The coronavirus pandemic’s disruptions have left banks “flooded with cash and it’s hard to know what to do,” said Brian Foran, an analyst at Autonomous Research, according to WSJ.

The information came from the usually-rote quarterly industry report from the Federal Deposit Insurance Corp. Profits, the report found, were around $18 billion across both the first two quarters this year — a massive downward trend from the near $55 billion from 2019.

Meanwhile, increased credit loss provisions came from the banks trying to put away money to shield against future loan troubles, an especially pertinent fear in the pandemic environment with all its uncertainty. The report said there was $62 billion stored away in the second quarter, on top of the already-high $53 billion from the first. Those numbers were huge increases from the past several years, which never saw credit loss provisions going above $20 billion.

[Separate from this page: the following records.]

==> src/rtl/jtag_l2_burst_engine.sv <==
// System-clock L2 burst engine behind the debug TAP.
// Runs one WRITE / READ / FILL / CHECK burst at a time on a req/gnt/rvalid port.
// Ports: cmd_* command handshake (ready only in IDLE); wdata_* WRITE stream in;
// rdata_* READ stream out; mem_* L2 port; busy_o/done_o status; err_cnt_o CHECK
// mismatch count (saturating, cleared on accept). Reset rst_i is async, active high.
module jtag_l2_burst_engine
    import jtag_l2_pkg::*;
#(
    parameter int unsigned MAX_OUTST = 4,
    parameter int unsigned PAT_INC   = 1
) (
    input  logic              clk_i,
    input  logic              rst_i,
    input  logic              cmd_valid_i,
    output logic              cmd_ready_o,
    input  logic [1:0]        cmd_op_i,
    input  logic [ADDR_W-1:0] cmd_addr_i,
    input  logic [LEN_W-1:0]  cmd_len_i,
    input  logic [DATA_W-1:0] cmd_seed_i,
    input  logic              wdata_valid_i,
    input  logic [DATA_W-1:0] wdata_i,
    output logic              wdata_ready_o,
    output logic              rdata_valid_o,
    output logic [DATA_W-1:0] rdata_o,
    input  logic              rdata_ready_i,
    output logic              mem_req_o,
    input  logic              mem_gnt_i,
    output logic              mem_we_o,
    output logic [ADDR_W-1:0] mem_addr_o,
    output logic [DATA_W-1:0] mem_wdata_o,
    output logic [BE_W-1:0]   mem_be_o,
    input  logic              mem_rvalid_i,
    input  logic [DATA_W-1:0] mem_rdata_i,
    output logic              busy_o,
    output logic              done_o,
    output logic [LEN_W:0]    err_cnt_o
);

    localparam int unsigned OUT_W = $clog2(MAX_OUTST + 1);

    jtag_l2_state_e    r_state;
    jtag_l2_state_e    w_state_nxt;
    jtag_l2_op_e       r_op;
    jtag_l2_cmd_t      w_cmd;
    logic [ADDR_W-1:0] r_addr;
    logic [DATA_W-1:0] r_pat;
    logic [LEN_W-1:0]  r_beats;
    logic [OUT_W-1:0]  r_outst;
    logic [LEN_W:0]    r_err;
    logic [OUT_W-1:0]  w_fifo_cnt;
    logic              w_can_issue;
    logic              w_fire;
    logic              w_rd_fire;
    logic              w_rv;
    logic              w_accept;

    assign w_cmd = '{op: jtag_l2_op_e'(cmd_op_i), addr: cmd_addr_i,
                     len: cmd_len_i, seed: cmd_seed_i};

    assign w_accept      = (r_state == ST_IDLE) && cmd_valid_i;
    assign w_fire        = mem_req_o && mem_gnt_i;
    assign w_rd_fire     = w_fire && ((r_op == OP_READ) || (r_op == OP_CHECK));
    // Responses outside an active burst, or with nothing outstanding, are stale.
    assign w_rv          = mem_rvalid_i && (r_outst != '0) &&
                           ((r_state == ST_ISSUE) || (r_state == ST_DRAIN));
    assign wdata_ready_o = w_fire && (r_op == OP_WRITE);
    assign mem_addr_o    = r_addr;
    assign mem_be_o      = '1;
    assign err_cnt_o     = r_err;

    // Issue gating; READ also reserves FIFO room so no response is ever dropped.
    always_comb begin
        w_can_issue = 1'b0;
        case (r_op)
            OP_WRITE: w_can_issue = wdata_valid_i;
            OP_READ:  w_can_issue = ({1'b0, r_outst} + {1'b0, w_fifo_cnt})
                                    < (OUT_W + 1)'(MAX_OUTST);
            OP_FILL:  w_can_issue = 1'b1;
            OP_CHECK: w_can_issue = r_outst < OUT_W'(MAX_OUTST);
            default:  w_can_issue = 1'b0;
        endcase
    end

    // FSM state register.
    always_ff @(posedge clk_i or posedge rst_i) begin
        if (rst_i) begin
            r_state <= ST_IDLE;
        end else begin
            r_state <= w_state_nxt;
        end
    end

    // FSM next state and request-side outputs.
    always_comb begin
        w_state_nxt = r_state;
        cmd_ready_o = 1'b0;
        busy_o      = 1'b1;
        done_o      = 1'b0;
        mem_req_o   = 1'b0;
        mem_we_o    = 1'b0;
        mem_wdata_o = '0;
        case (r_state)
            ST_IDLE: begin
                cmd_ready_o = 1'b1;
                busy_o      = 1'b0;
                if (cmd_valid_i) begin
                    w_state_nxt = ST_ISSUE;
                end
            end
            ST_ISSUE: begin
                mem_req_o   = w_can_issue;
                mem_we_o    = w_can_issue && ((r_op == OP_WRITE) || (r_op == OP_FILL));
                mem_wdata_o = (r_op == OP_WRITE) ? wdata_i :
                              (r_op == OP_FILL)  ? r_pat   : '0;
                if (w_can_issue && mem_gnt_i && (r_beats == '0)) begin
                    w_state_nxt = ST_DRAIN;
                end
            end
            ST_DRAIN: begin
                if ((r_outst == '0) && (w_fifo_cnt == '0)) begin
                    w_state_nxt = ST_DONE;
                end
            end
            ST_DONE: begin
                done_o      = 1'b1;
                w_state_nxt = ST_IDLE;
            end
            default: w_state_nxt = ST_IDLE;
        endcase
    end

    // Command latch, address/pattern/beat counters, outstanding count, CHECK errors.
    always_ff @(posedge clk_i or posedge rst_i) begin
        if (rst_i) begin
            r_op    <= OP_WRITE;
            r_addr  <= '0;
            r_pat   <= '0;
            r_beats <= '0;
            r_outst <= '0;
            r_err   <= '0;
        end else begin
            if (w_accept) begin
                r_op    <= w_cmd.op;
                r_addr  <= align_addr(w_cmd.addr);
                r_pat   <= w_cmd.seed;
                r_beats <= w_cmd.len;
                r_err   <= '0;
            end else begin
                if (w_fire) begin
                    r_addr  <= r_addr + ADDR_W'(BE_W);
                    r_beats <= r_beats - LEN_W'(1);
                end
                if (w_fire && (r_op == OP_FILL)) begin
                    r_pat <= r_pat + DATA_W'(PAT_INC);
                end
                if (w_rv && (r_op == OP_CHECK)) begin
                    r_pat <= r_pat + DATA_W'(PAT_INC);
                    if ((mem_rdata_i != r_pat) && (r_err != '1)) begin
                        r_err <= r_err + (LEN_W + 1)'(1);
                    end
                end
            end
            case ({w_rd_fire, w_rv})
                2'b10:   r_outst <= r_outst + OUT_W'(1);
                2'b01:   r_outst <= r_outst - OUT_W'(1);
                default: r_outst <= r_outst;
            endcase
        end
    end

    jtag_l2_rdata_fifo #(
        .DATA_W (DATA_W),
        .DEPTH  (MAX_OUTST)
    ) u_rdata_fifo (
        .i_clk   (clk_i),
        .i_rst   (rst_i),
        .i_push  (w_rv && (r_op == OP_READ)),
        .i_data  (mem_rdata_i),
        .i_pop   (rdata_ready_i),
        .o_valid (rdata_valid_o),
        .o_data  (rdata_o),
        .o_count (w_fifo_cnt)
    );

endmodule

==> config.mk <==
export PLATFORM = sky130hd
export DESIGN_NAME = jtag_l2_burst_engine
export DESIGN_NICKNAME = d
export VERILOG_FILES = /design/src/rtl/jtag_l2_pkg.sv /design/src/rtl/jtag_l2_burst_engine_rdata_fifo.sv /design/src/rtl/jtag_l2_burst_engine.sv
export SDC_FILE = /design/constraint.sdc
export NUM_CORES = 1
export LEC_CHECK = 0
export ABC_AREA = 0
export BUFFER_PORTS_ARGS = -buffer_cell sky130_fd_sc_hd__buf_2
export CAP_MARGIN = 20
export CORE_MARGIN = 4
export CORE_UTILIZATION = 45
export DETAILED_ROUTE_END_ITERATION = 7
export PLACE_DENSITY = 0.71
export SLEW_MARGIN = 10
export SYNTH_ARGS = -nofsm -noshare
export SYNTH_HDL_FRONTEND = slang
export SYNTH_SLANG_ARGS = --single-unit
==> constraint.sdc <==
create_clock -name clk_i -period 6.62 [get_ports clk_i]
set_clock_uncertainty 0.1 [all_clocks]
set_input_delay 0.331 -clock clk_i [delete_from_list [all_inputs] [get_ports clk_i]]
set_output_delay 0.331 -clock clk_i [all_outputs]
set_load 0.03 [all_outputs]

The biggest banks put away around $33 billion in anticipation of loan losses, including J.P. Morgan setting aside $10.47 billion, with CEO Jamie Dimon saying the purpose was to brace for the uncertain economy and people maybe not being able to pay loans back.

Lending margins — the difference between what banks make on loans and pay on deposits — shrank to 2.81 percent, WSJ reported, down from 3.39 percent a year prior.

But while all that was going on, customer deposits increased over $1 trillion for two quarters in a row, totaling $2.4 trillion added in just six months. That number is five times higher than any other six-month period, and comes from corporate customers stockpiling to help save their businesses and consumers with nowhere to go having less to spend, WSJ wrote.

The economy seems to be doing fairly well now, according to banks quoted by WSJ, but many of the safeguards, such as government stimulus funds, are likely to run out and plunge the economy further.